Exercise material:
+ + + + + + +
### config.mk
export PLATFORM = sky130hd
export DESIGN_NAME = bcj_top
export DESIGN_NICKNAME = d
export VERILOG_FILES = /design/src/common/bcj_pkg.sv /design/src/logic/bcj_bit_clear.sv /design/src/logic/bcj_tick.sv /design/src/logic/bcj_top.sv
export VERILOG_INCLUDE_DIRS = /design/src /design/src/common
export SDC_FILE = /design/constraint.sdc
export NUM_CORES = 1
export LEC_CHECK = 0
export BUFFER_PORTS_ARGS = -buffer_cell sky130_fd_sc_hd__buf_4
export CORE_MARGIN = 2
export CORE_UTILIZATION = 34
export DETAILED_ROUTE_END_ITERATION = 10
export GPL_ROUTABILITY_DRIVEN = 0
export PLACE_DENSITY_LB_ADDON = 0.15
export SYNTH_ARGS = -nofsm -noshare
export SYNTH_HDL_FRONTEND = slang
export SYNTH_HIERARCHICAL = 1
export SYNTH_SLANG_ARGS = --single-unit
### constraint.sdc
create_clock -name sys_clk_in -period 4 [get_ports sys_clk_in]
set_input_delay 0.4 -clock sys_clk_in [delete_from_list [all_inputs] [get_ports sys_clk_in]]
set_output_delay 0.4 -clock sys_clk_in [all_outputs]
set_load 0.03 [all_outputs]
### src/common/bcj_consts.svh
// constants for the bit-clear and jump execution block
`ifndef BCJ_CONSTS_SVH
`define BCJ_CONSTS_SVH

// clocks per T-state (200 MHz core, 50 MHz T-state)
`define BCJ_TSTATE_DIV 8'h04

// opcodes and fields
`define BCJ_OP_PREFIX_BIT 8'hCB
`define BCJ_OP_PREFIX_IX 8'hDD
`define BCJ_OP_PREFIX_IY 8'hFD
`define BCJ_OP_JP 8'hC3
`define BCJ_OP_JR 8'h18
`define BCJ_OP_JR_C 8'h38
`define BCJ_OP_JR_NC 8'h30
`define BCJ_GRP_BIT_CLEAR 2'h2
`define BCJ_GRP_JP_COND 2'h3
`define BCJ_LOW_JP_COND 3'h2
`define BCJ_REG_MEMORY 3'h6
`define BCJ_REG_H 3'h4
`define BCJ_REG_L 3'h5

// flag positions inside the flag byte
`define BCJ_FLAG_S 7
`define BCJ_FLAG_Z 6
`define BCJ_FLAG_PV 2
`define BCJ_FLAG_C 0

// machine cycle lengths in T-states
`define BCJ_T_OPF 3'h4
`define BCJ_T_READ3 3'h3
`define BCJ_T_INT5 3'h5
`define BCJ_T_MRD 3'h4
`define BCJ_T_MWR 3'h3

// register port addresses
`define BCJ_ADDR_CTRL 4'h0
`define BCJ_ADDR_STATUS 4'h1
`define BCJ_ADDR_REG_BASE 4'h2
`define BCJ_ADDR_REG_LAST 4'h9
`define BCJ_ADDR_PC_LO 4'hA
`define BCJ_ADDR_PC_HI 4'hB
`define BCJ_ADDR_IX_LO 4'hC
`define BCJ_ADDR_IX_HI 4'hD
`define BCJ_ADDR_IY_LO 4'hE
`define BCJ_ADDR_IY_HI 4'hF
`define BCJ_CTRL_RUN 0
`define BCJ_STAT_BUSY 0
`define BCJ_STAT_UNSUP 1

// reset values
`define BCJ_RST_BYTE 8'h00
`define BCJ_RST_WORD 16'h0000
`define BCJ_RST_T 3'h0

`endif

### src/common/bcj_pkg.sv
// types for the bit-clear and jump execution block
package bcj_pkg;

  typedef enum logic [3:0] {
    MC_IDLE,
    MC_OPF,
    MC_CBF,
    MC_IXCB,
    MC_DISP,
    MC_XOP,
    MC_IMM_LO,
    MC_IMM_HI,
    MC_JR_DISP,
    MC_JR_ADD,
    MC_MRD,
    MC_MWR
  } bcj_mc_t;

  typedef struct packed {
    logic [7:0] cnt;
    logic tick;
  } bcj_tick_t;

  typedef struct packed {
    bcj_mc_t mc;
    logic [2:0] tcnt;
    logic [15:0] pc;
    logic [7:0][7:0] regs;
    logic [15:0] ix;
    logic [15:0] iy;
    logic run;
    logic unsup;
    logic idx_sel;
    logic [7:0] opc;
    logic [7:0] disp;
    logic [7:0] lo;
    logic [15:0] ea;
    logic [7:0] mdata;
    logic [15:0] mem_addr;
    logic mem_rd;
    logic mem_wr;
    logic [7:0] mem_wdata;
    logic [7:0] rdata;
    logic busy;
  } bcj_state_t;

endpackage

### src/logic/bcj_bit_clear.sv
// clears one selected bit of a byte
`timescale 1ns/1ps
module bcj_bit_clear (
  input wire logic [7:0] data_in,
  input wire logic [2:0] bit_sel_in,
  output logic [7:0] data_out
);
  import bcj_pkg::*;

  genvar i;
  generate
    for (i = 0; i < 8; i = i + 1) begin : g_bit
      // only the selected position is forced low
      assign data_out[i] = data_in[i] & (bit_sel_in != 3'(i));
    end
  endgenerate
endmodule

### src/logic/bcj_tick.sv
// T-state enable divider
`timescale 1ns/1ps
`include "bcj_consts.svh"
module bcj_tick (
  input wire logic sys_clk_in,
  input wire logic resetn_in,
  output logic tick_out
);
  import bcj_pkg::*;

  bcj_tick_t q, d;

  always_comb begin
    d = q;
    d.tick = 1'b0;
    if (q.cnt == `BCJ_TSTATE_DIV - 8'h01) begin
      d.cnt = `BCJ_RST_BYTE;
      d.tick = 1'b1;
    end else begin
      d.cnt = q.cnt + 8'h01;
    end
  end

  always_ff @(posedge sys_clk_in or negedge resetn_in) begin
    if (!resetn_in) begin
      q <= '0;
    end else begin
      q <= d;
    end
  end

  assign tick_out = q.tick;
endmodule
### config.mk
export PLATFORM = sky130hd
export DESIGN_NAME = tcc_top
export DESIGN_NICKNAME = d
export VERILOG_FILES = /design/src/common/tcc_pkg.sv /design/src/rtl/tcc_in_filt.sv /design/src/rtl/tcc_top.sv
export SDC_FILE = /design/constraint.sdc
export NUM_CORES = 1
export LEC_CHECK = 0
export ABC_CLOCK_PERIOD_IN_PS = 5500
export BUFFER_PORTS_ARGS = -buffer_cell sky130_fd_sc_hd__buf_2
export CAP_MARGIN = 40
export CORE_AREA = 2 2 145 147
export CTS_CLUSTER_DIAMETER = 60
export DETAILED_ROUTE_END_ITERATION = 7
export DIE_AREA = 0 0 147 149
export PLACE_DENSITY = 0.69
export RECOVER_POWER = 100
export SYNTH_ARGS = -nofsm -noshare
export SYNTH_HDL_FRONTEND = slang
export SYNTH_SLANG_ARGS = --single-unit
### constraint.sdc
create_clock -name clk -period 5.5 [get_ports clk]
set_clock_uncertainty 0.2 [all_clocks]
set_input_delay 0 -clock clk [delete_from_list [all_inputs] [get_ports clk]]
set_output_delay 0 -clock clk [all_outputs]
set_load 0.02 [all_outputs]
+ + + + + + +
Work instruction: Could you print all of the entries again exactly as they stand?

Output:
### config.mk
export PLATFORM = sky130hd
export DESIGN_NAME = bcj_top
export DESIGN_NICKNAME = d
export VERILOG_FILES = /design/src/common/bcj_pkg.sv /design/src/logic/bcj_bit_clear.sv /design/src/logic/bcj_tick.sv /design/src/logic/bcj_top.sv
export VERILOG_INCLUDE_DIRS = /design/src /design/src/common
export SDC_FILE = /design/constraint.sdc
export NUM_CORES = 1
export LEC_CHECK = 0
export BUFFER_PORTS_ARGS = -buffer_cell sky130_fd_sc_hd__buf_4
export CORE_MARGIN = 2
export CORE_UTILIZATION = 34
export DETAILED_ROUTE_END_ITERATION = 10
export GPL_ROUTABILITY_DRIVEN = 0
export PLACE_DENSITY_LB_ADDON = 0.15
export SYNTH_ARGS = -nofsm -noshare
export SYNTH_HDL_FRONTEND = slang
export SYNTH_HIERARCHICAL = 1
export SYNTH_SLANG_ARGS = --single-unit
### constraint.sdc
create_clock -name sys_clk_in -period 4 [get_ports sys_clk_in]
set_input_delay 0.4 -clock sys_clk_in [delete_from_list [all_inputs] [get_ports sys_clk_in]]
set_output_delay 0.4 -clock sys_clk_in [all_outputs]
set_load 0.03 [all_outputs]
### src/common/bcj_consts.svh
// constants for the bit-clear and jump execution block
`ifndef BCJ_CONSTS_SVH
`define BCJ_CONSTS_SVH

// clocks per T-state (200 MHz core, 50 MHz T-state)
`define BCJ_TSTATE_DIV 8'h04

// opcodes and fields
`define BCJ_OP_PREFIX_BIT 8'hCB
`define BCJ_OP_PREFIX_IX 8'hDD
`define BCJ_OP_PREFIX_IY 8'hFD
`define BCJ_OP_JP 8'hC3
`define BCJ_OP_JR 8'h18
`define BCJ_OP_JR_C 8'h38
`define BCJ_OP_JR_NC 8'h30
`define BCJ_GRP_BIT_CLEAR 2'h2
`define BCJ_GRP_JP_COND 2'h3
`define BCJ_LOW_JP_COND 3'h2
`define BCJ_REG_MEMORY 3'h6
`define BCJ_REG_H 3'h4
`define BCJ_REG_L 3'h5

// flag positions inside the flag byte
`define BCJ_FLAG_S 7
`define BCJ_FLAG_Z 6
`define BCJ_FLAG_PV 2
`define BCJ_FLAG_C 0

// machine cycle lengths in T-states
`define BCJ_T_OPF 3'h4
`define BCJ_T_READ3 3'h3
`define BCJ_T_INT5 3'h5
`define BCJ_T_MRD 3'h4
`define BCJ_T_MWR 3'h3

// register port addresses
`define BCJ_ADDR_CTRL 4'h0
`define BCJ_ADDR_STATUS 4'h1
`define BCJ_ADDR_REG_BASE 4'h2
`define BCJ_ADDR_REG_LAST 4'h9
`define BCJ_ADDR_PC_LO 4'hA
`define BCJ_ADDR_PC_HI 4'hB
`define BCJ_ADDR_IX_LO 4'hC
`define BCJ_ADDR_IX_HI 4'hD
`define BCJ_ADDR_IY_LO 4'hE
`define BCJ_ADDR_IY_HI 4'hF
`define BCJ_CTRL_RUN 0
`define BCJ_STAT_BUSY 0
`define BCJ_STAT_UNSUP 1

// reset values
`define BCJ_RST_BYTE 8'h00
`define BCJ_RST_WORD 16'h0000
`define BCJ_RST_T 3'h0

`endif

### src/common/bcj_pkg.sv
// types for the bit-clear and jump execution block
package bcj_pkg;

  typedef enum logic [3:0] {
    MC_IDLE,
    MC_OPF,
    MC_CBF,
    MC_IXCB,
    MC_DISP,
    MC_XOP,
    MC_IMM_LO,
    MC_IMM_HI,
    MC_JR_DISP,
    MC_JR_ADD,
    MC_MRD,
    MC_MWR
  } bcj_mc_t;

  typedef struct packed {
    logic [7:0] cnt;
    logic tick;
  } bcj_tick_t;

  typedef struct packed {
    bcj_mc_t mc;
    logic [2:0] tcnt;
    logic [15:0] pc;
    logic [7:0][7:0] regs;
    logic [15:0] ix;
    logic [15:0] iy;
    logic run;
    logic unsup;
    logic idx_sel;
    logic [7:0] opc;
    logic [7:0] disp;
    logic [7:0] lo;
    logic [15:0] ea;
    logic [7:0] mdata;
    logic [15:0] mem_addr;
    logic mem_rd;
    logic mem_wr;
    logic [7:0] mem_wdata;
    logic [7:0] rdata;
    logic busy;
  } bcj_state_t;

endpackage

### src/logic/bcj_bit_clear.sv
// clears one selected bit of a byte
`timescale 1ns/1ps
module bcj_bit_clear (
  input wire logic [7:0] data_in,
  input wire logic [2:0] bit_sel_in,
  output logic [7:0] data_out
);
  import bcj_pkg::*;

  genvar i;
  generate
    for (i = 0; i < 8; i = i + 1) begin : g_bit
      // only the selected position is forced low
      assign data_out[i] = data_in[i] & (bit_sel_in != 3'(i));
    end
  endgenerate
endmodule

### src/logic/bcj_tick.sv
// T-state enable divider
`timescale 1ns/1ps
`include "bcj_consts.svh"
module bcj_tick (
  input wire logic sys_clk_in,
  input wire logic resetn_in,
  output logic tick_out
);
  import bcj_pkg::*;

  bcj_tick_t q, d;

  always_comb begin
    d = q;
    d.tick = 1'b0;
    if (q.cnt == `BCJ_TSTATE_DIV - 8'h01) begin
      d.cnt = `BCJ_RST_BYTE;
      d.tick = 1'b1;
    end else begin
      d.cnt = q.cnt + 8'h01;
    end
  end

  always_ff @(posedge sys_clk_in or negedge resetn_in) begin
    if (!resetn_in) begin
      q <= '0;
    end else begin
      q <= d;
    end
  end

  assign tick_out = q.tick;
endmodule
### config.mk
export PLATFORM = sky130hd
export DESIGN_NAME = tcc_top
export DESIGN_NICKNAME = d
export VERILOG_FILES = /design/src/common/tcc_pkg.sv /design/src/rtl/tcc_in_filt.sv /design/src/rtl/tcc_top.sv
export SDC_FILE = /design/constraint.sdc
export NUM_CORES = 1
export LEC_CHECK = 0
export ABC_CLOCK_PERIOD_IN_PS = 5500
export BUFFER_PORTS_ARGS = -buffer_cell sky130_fd_sc_hd__buf_2
export CAP_MARGIN = 40
export CORE_AREA = 2 2 145 147
export CTS_CLUSTER_DIAMETER = 60
export DETAILED_ROUTE_END_ITERATION = 7
export DIE_AREA = 0 0 147 149
export PLACE_DENSITY = 0.69
export RECOVER_POWER = 100
export SYNTH_ARGS = -nofsm -noshare
export SYNTH_HDL_FRONTEND = slang
export SYNTH_SLANG_ARGS = --single-unit
### constraint.sdc
create_clock -name clk -period 5.5 [get_ports clk]
set_clock_uncertainty 0.2 [all_clocks]
set_input_delay 0 -clock clk [delete_from_list [all_inputs] [get_ports clk]]
set_output_delay 0 -clock clk [all_outputs]
set_load 0.02 [all_outputs]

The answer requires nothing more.